Michael Shermer: I know Sam quite well, he hasn’t moved past anything, what are you talking about?

Alex Tsakiris: He’s not a strict materialist. He’s not a strict mind equals brain guy, no. He’s totally in the panpsychism, spirituality, something other than strict mind equals brain materialism.

Michael Shermer: We did a public event together in Austin that he’s going to post in a week or two that you can listen to, where we talk about…

Alex Tsakiris: Ask him, bring him on, I’ll have both of you guys on at the same time and I’ll invite the people to talk to you.

What are your thoughts on this? Does it make sense from the brilliant Alex T that souls and NDEs are real?

Answer by SmartLX:
It’s my opinion that before too long there will be an article on this site regarding every prominent NDE advocate, simply because the people sending in the questions appear to be literally working their way down a list. I should go back and check whether they’re coming in alphabetical order.

As far as I can find, Sam Harris and Christof Koch have not said or written a word in support of genuine NDEs, and Sam Harris in particular has certainly not moved an inch on the existence of souls, which is what Shermer is trying to say above despite the interruptions. (Don’t accept that? Comment and post something to the contrary by Harris himself. He’s written about spirituality, sure, but expressly to reclaim the word from supernaturalists, so read carefully.)

What seems to be happening is that at certain times in the supposedly ongoing debate, when people like Tsakiris have made a point which they don’t consider their opponents to have answered, NDE supporters write stuff like this to say Harris et al are beaten and will shortly have to concede. This is invited by Tsakiris himself who asserts as above that his opponents are coming around to his side while they’re not present. This is not the same as extracting any kind of actual concession, but it’s good enough to reassure a lot of believers.

I’ve written before on the attempts to debunk various scientific explanations of classic NDE phenomena, and here for instance I’ve addressed the undisputed fact that dreams do not occur during periods of very low brain activity, such as anaesthesia, cerebral hypoxia/anoxia, or just plain deep sleep.

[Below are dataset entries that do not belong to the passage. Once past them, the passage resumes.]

`config.mk`:
```
export PLATFORM = sky130hd
export DESIGN_NAME = noc_inject_port
export DESIGN_NICKNAME = d
export VERILOG_FILES = /design/src/rtl/noc_pkg.sv /design/src/rtl/noc_pkt_fifo.sv /design/src/rtl/noc_inject_port.sv
export SDC_FILE = /design/constraint.sdc
export NUM_CORES = 1
export LEC_CHECK = 0
export CORE_AREA = 2 2 137 139
export DETAILED_ROUTE_END_ITERATION = 7
export DIE_AREA = 0 0 139 141
export PLACE_DENSITY = 0.84
export SETUP_SLACK_MARGIN = 0.4
export SYNTH_ARGS = -nofsm -noshare
export SYNTH_HDL_FRONTEND = slang
export SYNTH_SLANG_ARGS = --single-unit
```
`constraint.sdc`:
```
create_clock -name clk -period 3.2 [get_ports clk]
set_clock_uncertainty 0.1 [all_clocks]
set_input_delay 0.48 -clock clk [delete_from_list [all_inputs] [get_ports clk]]
set_output_delay 0.48 -clock clk [all_outputs]
set_load 0.005 [all_outputs]
```
`src/rtl/noc_pkg.sv`:
```
`default_nettype none
// ============================================================================
// Module      : noc_pkg
// Description : Shared constants, packet field offsets, flit flags and the
//               serializer state encoding for the NoC injection port.
// Revision    : 1.0 - initial release
// ============================================================================
package noc_pkg;

    // Packet geometry for the default filter element width
    localparam int c_FILTER_WIDTH = 8;
    localparam int c_PKT_W        = 5 * c_FILTER_WIDTH + 13;

    // Flit geometry: one flag bit above the payload
    localparam int   c_FLIT_W   = 28;
    localparam int   c_FLAG_BIT = 27;
    localparam logic c_HEAD_FLAG = 1'b1;
    localparam logic c_TAIL_FLAG = 1'b0;

    // The head carries pkt[26:0]; the tail carries everything from bit 27 up
    localparam int c_TAIL_LSB = 27;

    // Control-unit packet bit-field offsets
    localparam int c_DIR_LSB  = 0;   // [1:0] direction
    localparam int c_XHOP_LSB = 2;   // [4:2] x-hop
    localparam int c_YHOP_LSB = 5;   // [7:5] y-hop
    localparam int c_TS_BIT   = 8;   // [8]   timestep
    localparam int c_KIND_BIT = 9;   // [9]   ifmap(0)/filter(1)
    localparam int c_DATA_LSB = 10;  // [PKT_W-1:10] row/location/data

    // Serializer states
    typedef enum logic [1:0] {
        ST_IDLE = 2'd0,
        ST_HEAD = 2'd1,
        ST_TAIL = 2'd2
    } state_t;

endpackage
`default_nettype wire

```
`src/rtl/noc_pkt_fifo.sv`:
```
`default_nettype none
// ============================================================================
// Module      : noc_pkt_fifo
// Description : Synchronous whole-packet FIFO with registered occupancy.
//               DEPTH must be a power of two (pointers wrap naturally).
//               The caller never pushes when full nor pops when empty.
// Revision    : 1.0 - initial release
// ============================================================================
module noc_pkt_fifo #(
    parameter int WIDTH = 53,
    parameter int DEPTH = 4
) (
    input  logic                       clk,
    input  logic                       rst,
    input  logic                       push,
    input  logic                       pop,
    input  logic [WIDTH-1:0]           wdata,
    output logic [WIDTH-1:0]           rdata,
    output logic [$clog2(DEPTH+1)-1:0] count
);
    localparam int c_PTR_W = $clog2(DEPTH);
    localparam int c_CNT_W = $clog2(DEPTH + 1);

    logic [WIDTH-1:0]   r_mem [DEPTH];
    logic [c_PTR_W-1:0] r_wr_ptr;
    logic [c_PTR_W-1:0] r_rd_ptr;
    logic [c_CNT_W-1:0] r_count;

    // Storage array: written on push, no reset needed for the payload
    always_ff @(posedge clk) begin
        if (push) begin
            r_mem[r_wr_ptr] <= wdata;
        end
    end

    // Pointers and occupancy; a simultaneous push and pop leaves count unchanged
    always_ff @(posedge clk or posedge rst) begin
        if (rst) begin
            r_wr_ptr <= '0;
            r_rd_ptr <= '0;
            r_count  <= '0;
        end else begin
            if (push) begin
                r_wr_ptr <= r_wr_ptr + c_PTR_W'(1);
            end
            if (pop) begin
                r_rd_ptr <= r_rd_ptr + c_PTR_W'(1);
            end
            case ({push, pop})
                2'b10:   r_count <= r_count + c_CNT_W'(1);
                2'b01:   r_count <= r_count - c_CNT_W'(1);
                default: r_count <= r_count;
            endcase
        end
    end

    assign rdata = r_mem[r_rd_ptr];
    assign count = r_count;

endmodule
`default_nettype wire

```
`src/rtl/noc_inject_port.sv`:
```
`default_nettype none
// ============================================================================
// Module      : noc_inject_port
// Description : Buffers control-unit packets and serializes each one into a
//               head and a tail flit toward a credit-flow-controlled router.
//               Define NOC_INJECT_STATS_EN to add the pkt_sent_cnt output.
// Revision    : 1.0 - initial release
// ============================================================================
module noc_inject_port
    import noc_pkg::*;
#(
    parameter int FILTER_WIDTH = 8,
    parameter int PKT_W        = 5 * FILTER_WIDTH + 13,
    parameter int FIFO_DEPTH   = 4,
    parameter int CREDITS      = 4
) (
    input  logic                clk,
    input  logic                rst,
    input  logic                pkt_valid,
    output logic                pkt_ready,
    input  logic [PKT_W-1:0]    pkt_data,
    output logic                flit_valid,
    output logic [c_FLIT_W-1:0] flit_data,
    input  logic                credit_return,
    output logic                credit_err
`ifdef NOC_INJECT_STATS_EN
    ,
    output logic [15:0]         pkt_sent_cnt
`endif
);
    localparam int c_CNT_W  = $clog2(FIFO_DEPTH + 1);
    localparam int c_CRD_W  = $clog2(CREDITS + 1);
    localparam int c_TAIL_W = c_FLIT_W - 1;
    localparam logic [c_CNT_W-1:0] c_FIFO_FULL = c_CNT_W'(FIFO_DEPTH);
    localparam logic [c_CRD_W-1:0] c_CRD_MAX   = c_CRD_W'(CREDITS);

    state_t              r_state;
    state_t              w_state_nx;
    logic                r_live;
    logic [c_CNT_W-1:0]  w_count;
    logic [PKT_W-1:0]    w_front;
    logic                w_push;
    logic                w_pending;
    logic                w_has_credit;
    logic                w_send_head;
    logic                w_send_tail;
    logic                w_send;
    logic [c_CRD_W-1:0]  r_credit;
    logic                r_credit_err;
    logic                r_flit_valid;
    logic [c_FLIT_W-1:0] r_flit_data;
    logic [c_FLIT_W-1:0] w_head_flit;
    logic [c_FLIT_W-1:0] w_tail_flit;

    // Ready is held low during reset and comes up on the first edge after it
    assign pkt_ready    = r_live & (w_count < c_FIFO_FULL);
    assign w_push       = pkt_valid & pkt_ready;
    assign w_pending    = (w_count != '0);
    assign w_has_credit = (r_credit != '0);
    assign w_send       = w_send_head | w_send_tail;

    // The packet under serialization stays at the FIFO front until its tail goes
    assign w_head_flit = {c_HEAD_FLAG, w_front[c_TAIL_LSB-1:0]};
    assign w_tail_flit = {c_TAIL_FLAG, c_TAIL_W'(w_front[PKT_W-1:c_TAIL_LSB])};

    noc_pkt_fifo #(
        .WIDTH (PKT_W),
        .DEPTH (FIFO_DEPTH)
    ) u_fifo (
        .clk   (clk),
        .rst   (rst),
        .push  (w_push),
        .pop   (w_send_tail),
        .wdata (pkt_data),
        .rdata (w_front),
        .count (w_count)
    );

    // Ready-enable: set on the first clock edge out of reset
    always_ff @(posedge clk or posedge rst) begin
        if (rst) begin
            r_live <= 1'b0;
        end else begin
            r_live <= 1'b1;
        end
    end

    // Serializer state register
    always_ff @(posedge clk or posedge rst) begin
        if (rst) begin
            r_state <= ST_IDLE;
        end else begin
            r_state <= w_state_nx;
        end
    end

    // Next state and send decisions; a flit is issued on the edge that leaves
    // the deciding state, so HEAD shows the head flit and TAIL either waits for
    // a credit (flit_valid low) or shows the tail flit just issued.
    always_comb begin
        w_state_nx  = r_state;
        w_send_head = 1'b0;
        w_send_tail = 1'b0;
        case (r_state)
            ST_IDLE: begin
                if (w_pending && w_has_credit) begin
                    w_send_head = 1'b1;
                    w_state_nx  = ST_HEAD;
                end
            end
            ST_HEAD: begin
                w_state_nx  = ST_TAIL;
                w_send_tail = w_has_credit;
            end
            ST_TAIL: begin
                if (!r_flit_valid) begin
                    w_send_tail = w_has_credit;
                end else if (w_pending && w_has_credit) begin
                    w_send_head = 1'b1;
                    w_state_nx  = ST_HEAD;
                end else begin
                    w_state_nx  = ST_IDLE;
                end
            end
            default: begin
                w_state_nx = ST_IDLE;
            end
        endcase
    end

    // Registered flit outputs; data holds its last value between flits
    always_ff @(posedge clk or posedge rst) begin
        if (rst) begin
            r_flit_valid <= 1'b0;
            r_flit_data  <= '0;
        end else begin
            r_flit_valid <= w_send;
            if (w_send_head) begin
                r_flit_data <= w_head_flit;
            end else if (w_send_tail) begin
                r_flit_data <= w_tail_flit;
            end
        end
    end

    // Credit counter: send and return together cancel; overflow saturates and sticks
    always_ff @(posedge clk or posedge rst) begin
        if (rst) begin
            r_credit     <= c_CRD_MAX;
            r_credit_err <= 1'b0;
        end else begin
            if (w_send && !credit_return) begin
                r_credit <= r_credit - c_CRD_W'(1);
            end else if (!w_send && credit_return) begin
                if (r_credit == c_CRD_MAX) begin
                    r_credit_err <= 1'b1;
                end else begin
                    r_credit <= r_credit + c_CRD_W'(1);
                end
            end
        end
    end

    assign flit_valid = r_flit_valid;
    assign flit_data  = r_flit_data;
    assign credit_err = r_credit_err;

`ifdef NOC_INJECT_STATS_EN
    logic [15:0] r_pkt_sent_cnt;

    // Completed-packet counter, advanced on each tail flit and wrapping at 16 bits
    always_ff @(posedge clk or posedge rst) begin
        if (rst) begin
            r_pkt_sent_cnt <= 16'd0;
        end else if (w_send_tail) begin
            r_pkt_sent_cnt <= r_pkt_sent_cnt + 16'd1;
        end
    end

    assign pkt_sent_cnt = r_pkt_sent_cnt;
`endif

endmodule
`default_nettype wire

```
==> metrics.md <==
| Metric | Value |
|---|---|
| Status | complete, no violations |
| Synthesis warning total | 0 |
| Peak supply drop | 0.0005899 V |
| Post-route ant nets | 0 |
| Static leakage | 0.004052 uW |
| Fin Setup TNS | 0 ns |
| RSZ-0062 raised after global routing | no |
| IO Pins | 88 |
| #FFs+latches synth | 255 |
| Met1 Use GR | 24.56% |
| Clock slew at reported path FFs | 0.07 ns |
| CP delay by family, top | simple AND/OR/NAND/NOR gates |
| Rel. slew slack | 52.05% |
| DR pass1 iterations | 5 |
| Initial antenna violation count | 0 |
| Fin nets | 664 |
| Final WL | 18.77 mm |
| Die Y | 141 um |
| Clock Latency Late Sink | 0.52 ns |
| Hold-fix buffers, CTS | 0 |
| CTS H-tree lvls | 1 |
| Area Overhead vs Synth | 20.97% |
| HP Class | in2async |
| Met2 Track Usage GR | 34.38% |
| GRT Total Usage | 19.28% |
| Worst setup path category | reg2reg |
| Slew Limit Fails | 0 |
| Final Hold Violating Endpoints | 0 |
| CP Data Required Time | 3.54 ns |
| Initial Utilization | 53.99% |
| Most common cell after layout, fill and taps aside | edfxtp_1 |
| Die ar. | 0.01960 mm2 |
| Slowest cell on crit path | or4_4 |
| Mapped cell area | 0.009862 mm2 |
| DRC Markers | 0 |
| WL/cell | 22.15 um |
| Overflow after GRT | 0 |
| CTS Sinks | 255 |
| Most frequent cells in the layout | edfxtp_1 (212), clkdlybuf4s50_1 (87), mux4_2 (53) |
| Total power | 10730 uW |
| Final setup fails | 0 |
| Syn Area/Cell | 20.29 um2 |
| Reg-to-reg startpoint | r_state[0] |
| Worst Path Buf+Inv | 3 |
| Clock root buffer | clkbuf_16 |
| TritonCTS clock tree | built |
| Clock Path Buffers | 3 |
| Routed vias | 4864 |
| Yosys top cell area share | 64.55% |
| Crit Path Max Fanout | 4 |
| Arr. time, crit path | 3.07 ns |
| Layout Utilization | 65.31% |
| Fin crit share | 85.30% |
| Vias/cell | 5.743 |
| Routability cong. | 0.7745 |
| FF-to-FF path depth | 12 |
| Met3 Use GR | 3.906% |
| GR peak layer | met2 |
| Cells after synthesis | 486 |
| Core Rows | 50 |
| Synth area leader | edfxtp_1 |
| Crit path depth | 12 |
| MaxCap Viol Count | 0 |
| Area contributors post-synth | edfxtp_1 (65%), mux4_2 (12%), dfrtp_1 (11%), mux2i_1 (2.7%), ha_1 (1.4%) |
| Critical Path End Type | flop |
| Number of global-route vias before repair | 5389 |
| First-pass GRT wire length | 29.27 mm |
| Largest stage delay, worst path | 0.54 ns |
| TritonCTS buffer count | 25 |
| DP Wirelength | 10.42 mm |
| CORE AREA | 0.01827 mm2 |
| Maximum number of pins on one net before global-route repair | 54 |
| Worst R2R Setup Slack | 0.47 ns |
| Sequential area share after synthesis | 75.48% |
| Crit-path cells | inv_2 -> ha_4 -> and2b_2 -> o211a_4 -> nor2_4 -> inv_2 -> ha_4 -> inv_1 -> fa_2 -> or4_4 -> a21oi_2 -> a221oi_1 |
| Mapped Nets | 556 |
| RR Endpoint | r_credit[2] |
| Startpoint types | flop |
| Layout cells sized above 1 | 21.53% |
| Power per Cell Area | 899.5 mW/mm2 |
| Fmax | 0.3664 GHz |
| # port buffers | 87 |
| Slew @ Worst Pin | 0.7193 ns |
| Die X | 139 um |
| Fin crit period | 2.729 ns |
| DRT iter0 DRCs | 402 |
| Cell variety after synth | 42 |
| Antenna diode instance count | 0 |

In order to reach these states from a starting state of consciousness, one must descend through intermediate levels of brain activity during which dreams are possible. In order to wake up to tell the tale, one must then ascend through the same levels, often more slowly. That’s two intervals either side of the “dead zone” that allow for the unconscious experiences people report afterwards. To summarise, there is always time to dream.

Winning a debate is not the same as winning an argument, which is not the same as winning someone over. I think of it in stages.
Stage 1: You win a debate if you appear to be ahead on points, literal or figurative, at the end of an exchange of predetermined length. No one’s mind is required to change.
Stage 2: You win an argument if your opponent cannot respond to your points, given ample time to research and consider, despite actually trying to do so. Still, though your opponent is no longer on solid ground they may cling to their position in the belief that it will eventually be vindicated.
Stage 3: You win someone over if they change their mind and adopt your position.

The religious appear to be good at debates, largely because those who participate in them are trained to be good at them, but this merely allows them to subjectively win the occasional debate even with bad logic and poor (or zero) evidence. Subsequent analysis of what they actually offered reveals how little they were working with, and thus a debate will hardly ever advance a religious viewpoint past stage 1 for anyone who does not already believe.

“Hell Paging Dr Rawlings, Code Blue”

Question from Uriadka:
Does this prove hell and NDEs? This story seems really compelling, and prayer seemed to get a person out of hell, like many hellish reports:

https://www.youtube.com/watch?v=dwLJBSqrrfY

Rawlings told the story of his patient who collapsed during a stress test, and “before we could stop the machine, he dropped dead.”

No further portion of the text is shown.